Improved elasticity estimation model for typhoon storm surge losses in China

The enormous losses caused by typhoon storm surges in coastal areas highlight the importance of assessing direct economic losses induced by typhoon storm surges. It is assumed that the trend of losses is mainly caused by the change in storm intensity resulting from climate change and the exposure and vulnerability of socioeconomic levels. This study constructed a hazard dataset of typhoon storm surges covering zero-loss events in mainland China from 1989 to 2019. Following the annual data trend analysis, the improved elasticity estimation model was used innovatively to assess and attribute the occurrence and the amount of typhoon storm surge-induced direct economic losses. The results show that the risks of typhoon storm surge are more sensitive to changes in climate-induced hazard intensity factors than socioeconomic factors.
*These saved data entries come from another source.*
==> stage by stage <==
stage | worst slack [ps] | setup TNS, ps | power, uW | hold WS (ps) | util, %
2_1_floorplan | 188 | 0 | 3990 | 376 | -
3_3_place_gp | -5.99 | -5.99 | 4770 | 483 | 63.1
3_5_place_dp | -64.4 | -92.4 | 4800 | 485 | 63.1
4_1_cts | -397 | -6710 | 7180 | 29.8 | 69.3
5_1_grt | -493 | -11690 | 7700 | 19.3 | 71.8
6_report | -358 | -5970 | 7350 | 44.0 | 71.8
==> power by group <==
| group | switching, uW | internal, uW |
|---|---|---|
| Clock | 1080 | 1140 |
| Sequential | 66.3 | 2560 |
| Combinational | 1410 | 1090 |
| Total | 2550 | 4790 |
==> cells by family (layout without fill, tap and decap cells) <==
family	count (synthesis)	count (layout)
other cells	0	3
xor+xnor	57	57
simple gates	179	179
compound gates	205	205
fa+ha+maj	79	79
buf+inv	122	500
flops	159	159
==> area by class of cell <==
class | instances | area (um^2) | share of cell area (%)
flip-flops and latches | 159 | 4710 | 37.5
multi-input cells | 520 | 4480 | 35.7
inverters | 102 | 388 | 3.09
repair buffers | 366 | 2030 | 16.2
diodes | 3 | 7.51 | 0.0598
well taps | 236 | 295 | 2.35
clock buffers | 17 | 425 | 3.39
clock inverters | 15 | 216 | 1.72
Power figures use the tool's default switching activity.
### config.mk
export PLATFORM = sky130hd
export DESIGN_NAME = pgna_div
export DESIGN_NICKNAME = d
export VERILOG_FILES = /design/src/sv/pgna_div.sv
export SDC_FILE = /design/constraint.sdc
export NUM_CORES = 1
export LEC_CHECK = 0
export BUFFER_PORTS_ARGS = -buffer_cell sky130_fd_sc_hd__clkbuf_2
export CAP_MARGIN = 20
export CORE_ASPECT_RATIO = 2
export CORE_UTILIZATION = 45
export DETAILED_ROUTE_END_ITERATION = 8
export GPL_TIMING_DRIVEN = 0
export PLACE_DENSITY = 0.64
export SYNTH_ARGS = -nofsm -noshare
export SYNTH_HDL_FRONTEND = slang
export SYNTH_SLANG_ARGS = --single-unit
### constraint.sdc
create_clock -name clock -period 4.78 [get_ports clock]
set_input_delay 1.195 -clock clock [delete_from_list [all_inputs] [get_ports clock]]
set_output_delay 1.195 -clock clock [all_outputs]
set_load 0.005 [all_outputs]
### src/sv/pgna_div.sv
// ---------------------------------------------------------------------------
// pgna_div
// serial floor division of a signed offset by a positive spacing
// ---------------------------------------------------------------------------
module pgna_div (
   input  logic               clock,
   input  logic               reset,
   input  logic               start,
   input  logic signed [32:0] num,
   input  logic [30:0]        den,
   input  logic               take,
   output logic               idle,
   output logic               done,
   output logic signed [33:0] quot
);
   localparam int STEPS = 33;

   logic              busy_ff, busy_in;
   logic              done_ff, done_in;
   logic [5:0]        cnt_ff, cnt_in;
   logic              neg_ff, neg_in;
   logic [32:0]       numr_ff, numr_in;
   logic [30:0]       rem_ff, rem_in;
   logic [32:0]       quo_ff, quo_in;
   logic [30:0]       den_ff, den_in;
   logic [33:0]       res_ff, res_in;
   logic [31:0]       trial;
   logic              ge;
   logic [33:0]       ures;

   always_comb begin
      busy_in = busy_ff;
      done_in = done_ff;
      cnt_in  = cnt_ff;
      neg_in  = neg_ff;
      numr_in = numr_ff;
      rem_in  = rem_ff;
      quo_in  = quo_ff;
      den_in  = den_ff;
      res_in  = res_ff;
      trial   = {rem_ff, numr_ff[32]};
      ge      = trial >= {1'b0, den_ff};
      ures    = '0;
      if (take) begin
         done_in = 1'b0;
      end
      if (start) begin
         busy_in = 1'b1;
         cnt_in  = '0;
         neg_in  = num[32];
         numr_in = num[32] ? 33'(-num) : 33'(num);
         rem_in  = '0;
         quo_in  = '0;
         den_in  = (den == '0) ? 31'd1 : den;
      end else if (busy_ff) begin
         rem_in  = ge ? 31'(trial - {1'b0, den_ff}) : trial[30:0];
         quo_in  = {quo_ff[31:0], ge};
         numr_in = {numr_ff[31:0], 1'b0};
         cnt_in  = cnt_ff + 6'd1;
         if (cnt_ff == 6'(STEPS - 1)) begin
            busy_in = 1'b0;
            done_in = 1'b1;
            ures    = {1'b0, quo_in};
            if (!neg_ff) begin
               res_in = ures;
            end else if (rem_in != '0) begin
               res_in = ~ures;
            end else begin
               res_in = -ures;
            end
         end
      end
   end

   always_ff @(posedge clock) begin
      if (reset) begin
         busy_ff <= 1'b0;
         done_ff <= 1'b0;
         cnt_ff  <= '0;
      end else begin
         busy_ff <= busy_in;
         done_ff <= done_in;
         cnt_ff  <= cnt_in;
      end
      neg_ff  <= neg_in;
      numr_ff <= numr_in;
      rem_ff  <= rem_in;
      quo_ff  <= quo_in;
      den_ff  <= den_in;
      res_ff  <= res_in;
   end

   assign idle = !busy_ff && !done_ff;
   assign done = done_ff;
   assign quot = res_ff;

endmodule

**After elaboration in Yosys (flattened, before gate mapping)**

Cells that the tools add are included.

- Register bits: 170

- Add/sub/neg operators: 4
- Order comparisons: 1
- Eq/ne operators: 1
- Mux-type cells: 13
- Bitwise gates (word level): 2
- Reduce and logical (&&, ||, !) cells: 8

Operator list:

| kind | number |
|---|---|
| 33-bit 2-to-1 mux | 4 |
| 34-bit 2-to-1 mux | 1 |
| 33-bit negation with 34-bit output | 1 |
| 33-bit inverter with 34-bit output | 1 |
| 33-bit negation | 1 |
| 32-bit by 31-bit >= comparator with 1-bit output | 1 |
| 31-bit zero test | 1 |
| 31-bit 2-to-1 mux | 1 |
| 31-bit nonzero test | 1 |
| 31-bit subtractor | 1 |
| 1-bit 2-to-1 mux | 7 |
| 6-bit by 1-bit adder with 6-bit output (second input constant) | 1 |
| 6-bit equality test (second input constant) | 1 |
| 3-bit AND reduction | 1 |
| 1-bit zero test | 2 |
| 2-bit nonzero test | 1 |
| 2-bit OR reduction | 1 |
| 1-bit logical AND | 1 |
| 1-bit inverter | 1 |

**Depth between registers and ports, before layout**

- Word-level depth: 5
- Mapped depth: 21
- Mapped depth without buffers: 17

**Worst setup path after synthesis**

Ideal clock, no wire load.

- Kind: register to register
- Start: register den_ff[9]
- End: register res_ff[26] (netlist: quot[26]) (data pin)
- Setup time: 0.258 ns
- Arrival: 4.221 ns
- Data required time: 4.522 ns
- Setup slack: 0.300 ns
- Stages on the path, launching flop included: 22
- Clock period less this slack: 4.480 ns
- Cells stage by stage: edfxtp_1 inv_1 ha_1 buf_2 a21oi_1 o21ai_0 o211ai_1 nand4_1 a211o_1 buf_4 inv_2 buf_2 buf_1 ha_1 inv_1 or3_1 or3_1 or3_1 buf_1 or4_1 o21ai_1 xnor2_1

- Longest elaborated chain between the ends: 5
- Elaborated cells on any way between the ends: 7
- Classes of those cells: 2 x add/sub; 1 x order compare; 3 x mux; 1 x reduce/logical

RTL lines:

| item | RTL line | text |
|---|---|---|
| start: declaration | 25 | `logic [30:0] den_ff, den_in;` |
| start signal: assignment | 89 | `den_ff <= den_in;` |
| parallel branches: the longest is 3 deep, another holds 33-bit negation with 34-bit output | - |  |
| 34-bit 2-to-1 mux * | 66 | `end else if (rem_in != '0) begin` |
| 33-bit 2-to-1 mux * | 64 | `if (!neg_ff) begin` |
| end signal: assignment | 90 | `res_ff <= res_in;` |
| end: declaration | 26 | `logic [33:0] res_ff, res_in;` |

Every way passes the cells marked *.
A chain may end at the register's enable or synchronous reset.

**Worst setup path after layout**

- Start: register rem_ff[10]
- End: register res_ff[28] (netlist: quot[28]) (data pin)

- Longest elaborated chain between the ends: 5
- Elaborated cells on any way between the ends: 7
- Classes of those cells: 2 x add/sub; 1 x order compare; 3 x mux; 1 x reduce/logical

RTL lines:

| item | RTL line | text |
|---|---|---|
| start: declaration | 23 | `logic [30:0] rem_ff, rem_in;` |
| start signal: assignment | 87 | `rem_ff <= rem_in;` |
| parallel branches: the longest is 3 deep, another holds 33-bit negation with 34-bit output | - |  |
| 34-bit 2-to-1 mux * | 66 |  |
| 33-bit 2-to-1 mux * | 64 |  |

Marked as above.

==> Flow_metrics.wiki <==
{| class="wikitable"
! Metric !! Value
|-
| Result of the run || completed
|-
| Post-Syn Instances || between 1,000 and 1,500
|-
| Hold Path Origin || cnt_ff[5]$_SDFFE_PP0P_
|-
| Flip-flop and latch count after synthesis || 170
|-
| Pwr/cell area || 348.9 nW/µm²
|-
| Launch point of the worst path || rem_ff[10]$_SDFFE_PP0P_
|-
| Endpoint class of the critical path || register
|-
| Critical path start-end classification || register to register
|-
| DR vias || 8,670
|-
| Min setup slack post-route || roughly 77 ps
|-
| Mapped cell area || 10,210 µm²
|-
| Critical path startpoint category || register
|-
| Fin Setup TNS || 0 ps
|-
| Worst Skew || 9.628 ps
|-
| Vias in the first global route || between 8,000 and 9,000
|-
| Share of the yosys chip area belonging to registers || 43.02%
|-
| Hold_buf cts || 0
|-
| # Max-Cap Violations || 0
|-
| Avg Cell Area, Syn || around 9.3 µm²
|-
| Type of the tightest min-delay check || register to register
|-
| Routed Antenna Nets || 0
|-
| Die area || 23,340 µm²
|-
| Hpwl dp || ~23,000 µm
|-
| Number of fill cells in the layout || 2,134
|-
| Maximum achievable frequency || 0.2126 GHz
|-
| Number of placement rows || 77
|-
| Max FO, Critical Path || 21
|-
| CTS clock-pin slew for the worst setup and hold paths || about 70 ps
|-
| Pin count of the biggest net entering global routing || 38
|-
| Vertical die dimension || 215.1 µm
|-
| Detail-routed net length per standard cell || ~19 µm
|-
| Count of routing violations after the opening detailed-route iteration || 259
|-
| Data arrival time of the critical path || 4890 ps
|-
| Ports placed on the boundary || around 100
|-
| P_leak || approximately 0.0046 µW
|-
| Final slew viol count || 0
|-
| Critical Path Slowest Stage Cell || sky130_fd_sc_hd__nor3_1
|-
| Number of buffers between clock root and the deepest sink || 2
|-
| Detailed-route wire length || 28,420 µm
|-
| Clock tree sinks || 170
|-
| CORE AREA || 22,160 µm²
|-
| Area growth from synthesis to layout || 14.53%
|-
| DRC violation count after routing || 0
|-
| Post-CTS Repair Setup Buffers || 0
|-
| Congestion Overflow GR || 0
|-
| Clock latency reported for the late side of the worst-skew pair || 450 ps
|-
| Reg2reg setup slack || approximately 77 ps
|-
| Post-synth EDFFs || 99
|-
| Root buf cell || sky130_fd_sc_hd__clkbuf_16
|-
| Time the final worst path needs with I/O delays and setup || around 4700 ps
|-
| Tot GR Track Use || 25.77%
|-
| Transition time of the tightest slew-check pin || 970.1 ps
|-
| Share of final-layout standard cells stronger than drive strength 1 || ~15%
|-
| IO buf count || 103
|-
| Ratio of final minimum period to clock period || 98.39%
|-
| TritonCTS Buffers || 17
|-
| Count of synthesis-stage warnings from yosys || 0
|-
| Level count of the clock H-tree || 4
|-
| Worst voltage drop across the vdd grid || ~0.23 mV
|-
| Unrepaired setup endpoints after global routing || yes
|-
| Crit path max-delay family || simple AND/OR/NAND/NOR gates
|-
| Iteration count of the initial detailed-routing pass || 6
|-
| Max stage delay on crit path || ~460 ps
|-
| Ordered cell list for the critical path || ha_1 > clkbuf_1 > a21oi_1 > o21ai_0 > o211ai_1 > nand4_1 > a211o_1 > buf_4 > inv_4 > ha_1 > inv_1 > or3_1 > or3_1 > nor3_1 > nand2_1 > o31ai_1 > xnor2_1
|-
| Endpoint of the worst hold-timing path || cnt_ff[5]$_SDFFE_PP0P_
|-
| Most frequently used flop master after synthesis || sky130_fd_sc_hd__edfxtp_1
|-
| Reg-to-reg startpoint || rem_ff[10]$_SDFFE_PP0P_
|-
| Antenna fix cells || 0
|-
| Number of antenna violations at the first check in global routing || 0
|-
| GPL Wtd Cong || ~0.98
|-
| CP bufs+invs || 4
|-
| Vias per cell || 5.749
|-
| Minimum setup slack after placement || -632.0 ps
|-
| Worst-case headroom to the max-slew limit || 35.33%
|-
| Distinct cell type count of the synthesized netlist || 76
|-
| Async set-reset flop share out of synthesis || 0%
|-
| Mapped Nets || approximately 1,200
|-
| Global-route wire length before repair || about 45,000 µm
|-
| Cells on worst reg2reg path || 17
|-
| Setup violation total in the final timing report || 0
|-
| Capturing point of the worst reg2reg path || quot[28]$_DFFE_PP_
|-
| Die W || 108.5 µm
|-
| Number of cells traversed by the worst hold path || 2
|-
| Clock tree from TritonCTS || yes
|-
| Final Hold Vio Count || 0
|-
| Fin nets || approximately 1,300
|-
| Required arrival time at the worst endpoint || 4970 ps
|-
| Initial standard-cell utilization of the core || a little under half
|}
==> layer usage <==
layer	vias to the layer above	global-route usage, %	part of all wire (%)
li1	4230	-	-
met1	4067	23.46	33
met2	262	47.49	55
met3	111	4.307	3.5
met4	0	21.85	9.0
met5	-	0	0
==> layout make-up <==
| class | count | area [µm²] | share of cell area, % |
|---|---|---|---|
| sequential | 170 | 4400 | 37.62 |
| inverter | 51 | 193.9 | 1.658 |
| tap | 276 | 345.3 | 2.952 |
| timing repair buffer | 104 | 543.0 | 4.642 |
| buffer | 91 | 400.4 | 3.423 |
| clock inverter | 12 | 135.1 | 1.155 |
| clock buffer | 20 | 446.7 | 3.819 |
| multi-input combinational | 784 | 5233 | 44.73 |
==> worst max path at each step <==
stage	to	slack, ps	depth (start not counted)
2_1_floorplan	quot[26]$_DFFE_PP_	300	21
3_3_place_gp	quot[26]$_DFFE_PP_	-610	20
3_5_place_dp	quot[26]$_DFFE_PP_	-630	20
4_1_cts	quot[26]$_DFFE_PP_	10	17
5_1_grt	quot[32]$_DFFE_PP_	-30	17
6_report	quot[28]$_DFFE_PP_	80	17
==> what timing repair did <==
item	in CTS	in global routing
resized for setup	2	7
endpoints found under the setup margin	13	28
hold endpoints to repair	0	0
==> tightest hold or removal path, delay by kind of cell (launching register included) <==
kind / cells / cell delay, ps
flops: 1 / 320
compound gates: 2 / 130
==> state kept, by name (all words and copies together) (netlist names) <==
signal	count
numr_ff	33
done	1
busy_ff	1
quot	34
rem_ff	31
cnt_ff	6
neg_ff	1
den_ff	31
quo_ff	32
==> cell usage in the layout, fill, tap and decap left out, drive strengths merged, types with 3 or more instances in the layout <==
master | synthesis | routed
dfxtp | 71 | 71
o211a | 3 | 3
o21a | 4 | 4
o21ai | 49 | 49
o41ai | 16 | 16
nor3b | 3 | 3
clkbuf | 67 | 190
clkinv | 0 | 4
xor2 | 45 | 45
and3 | 3 | 3
a311oi | 4 | 4
or4 | 13 | 13
o211ai | 16 | 16
o31ai | 23 | 23
nand4 | 24 | 24
or3 | 15 | 15
nand3 | 17 | 17
nor4 | 23 | 23
and2 | 4 | 4
nand2b | 9 | 9
ha | 35 | 35
nand2 | 70 | 70
edfxtp | 99 | 99
nor3 | 26 | 26
mux2i | 53 | 53
xnor2 | 44 | 44
a31oi | 4 | 4
inv | 51 | 56
a21o | 8 | 8
o311ai | 3 | 3
buf | 26 | 24
a21oi | 69 | 69
a211oi | 22 | 22
or2 | 5 | 5
o21bai | 4 | 4
o31a | 3 | 3
nor2 | 137 | 137
==> metrics by stage <==
step	utilization, %	instances	total power [µW]	area [µm²]	hold WS, ps
after floorplan	-	1099	2383	10210	453.4
after global routing	52.79	1508	4260	11700	535.3
after global placement	49.98	1478	2686	11070	472.6
final	52.79	1508	4081	11700	494.7
after detailed placement	50.11	1479	2701	11100	490.6
after CTS	52.70	1508	4094	11680	505.0
==> power breakdown <==
| group | switching (µW) | internal (µW) | total [µW] |
|---|---|---|---|
| combinational | 615 | 354 | 969 |
| sequential | 71.9 | 1640 | 1720 |
| clock | 606 | 789 | 1400 |
==> cells in the mapped netlist (all sizes together) (4+ instances only) <==
cell type	count	area share, %
and2	4	0.27
a21oi	69	3.4
nand2	70	2.6
inv	51	1.9
mux2i	53	5.2
o21ai	49	2.4
nand3	17	0.88
buf	26	1.4
nor3	26	1.4
o21bai	4	0.29
xor2	45	3.9
clkbuf	67	2.6
o31ai	23	1.7
nand2b	9	0.62
o41ai	16	1.8
a31oi	4	0.24
ha	35	4.3
nor2	137	5.0
a211oi	22	1.6
xnor2	44	3.8
or2	5	0.31
edfxtp	99	29
o21a	4	0.29
dfxtp	71	14
or4	13	1.1
nor4	23	1.5
o211ai	16	1.2
a21o	8	0.59
nand4	24	1.5
or3	15	0.92
a311oi	4	0.34
==> kinds of logic after synthesis <==
kind of cell / synth area share [%]
DFF: 43.02
muxes: 5.304
xor gates and xnor gates: 7.632
and+or+nand+nor: 17.13
buffers and inverters: 5.917
adders and majority gates: 4.484
AOI/OAI and AO/OA: 16.51
Power figures use the tool's default switching activity.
A 1% increase in minimum pressure decreases the hazard occurrence probability ratio by nearly 130% and disaster losses by approximately 47%, while a 1% increase in gross domestic product per capita increases the ratio by 1.4% and decreases losses by approximately 0.98%. A 1% increase in population density would increase the ratio by 0.97% and disaster losses by 0.63%. However, the rapid socioeconomic development of the typhoon storm surge-affected area is the main factor for the loss trend during the study interval. Wealth increments and population concentrations in coastal areas have contributed to the increasing possibility of loss occurrence. The growth in wealth has also contributed to the improvement of disaster risk management and the reduction of the loss amount. This study clarifies the quantitative relationship between typhoon storm surge risk (the occurrence and the amount of losses) and physical and socioeconomic drivers, and highlights how socioeconomic dimensions contribute to storm surge losses. The model can be used for risk predictions given the considerations for climate change and future socioeconomic development in coastal regions of China and can be further applied to risk management and disaster prevention and mitigation of storm surges.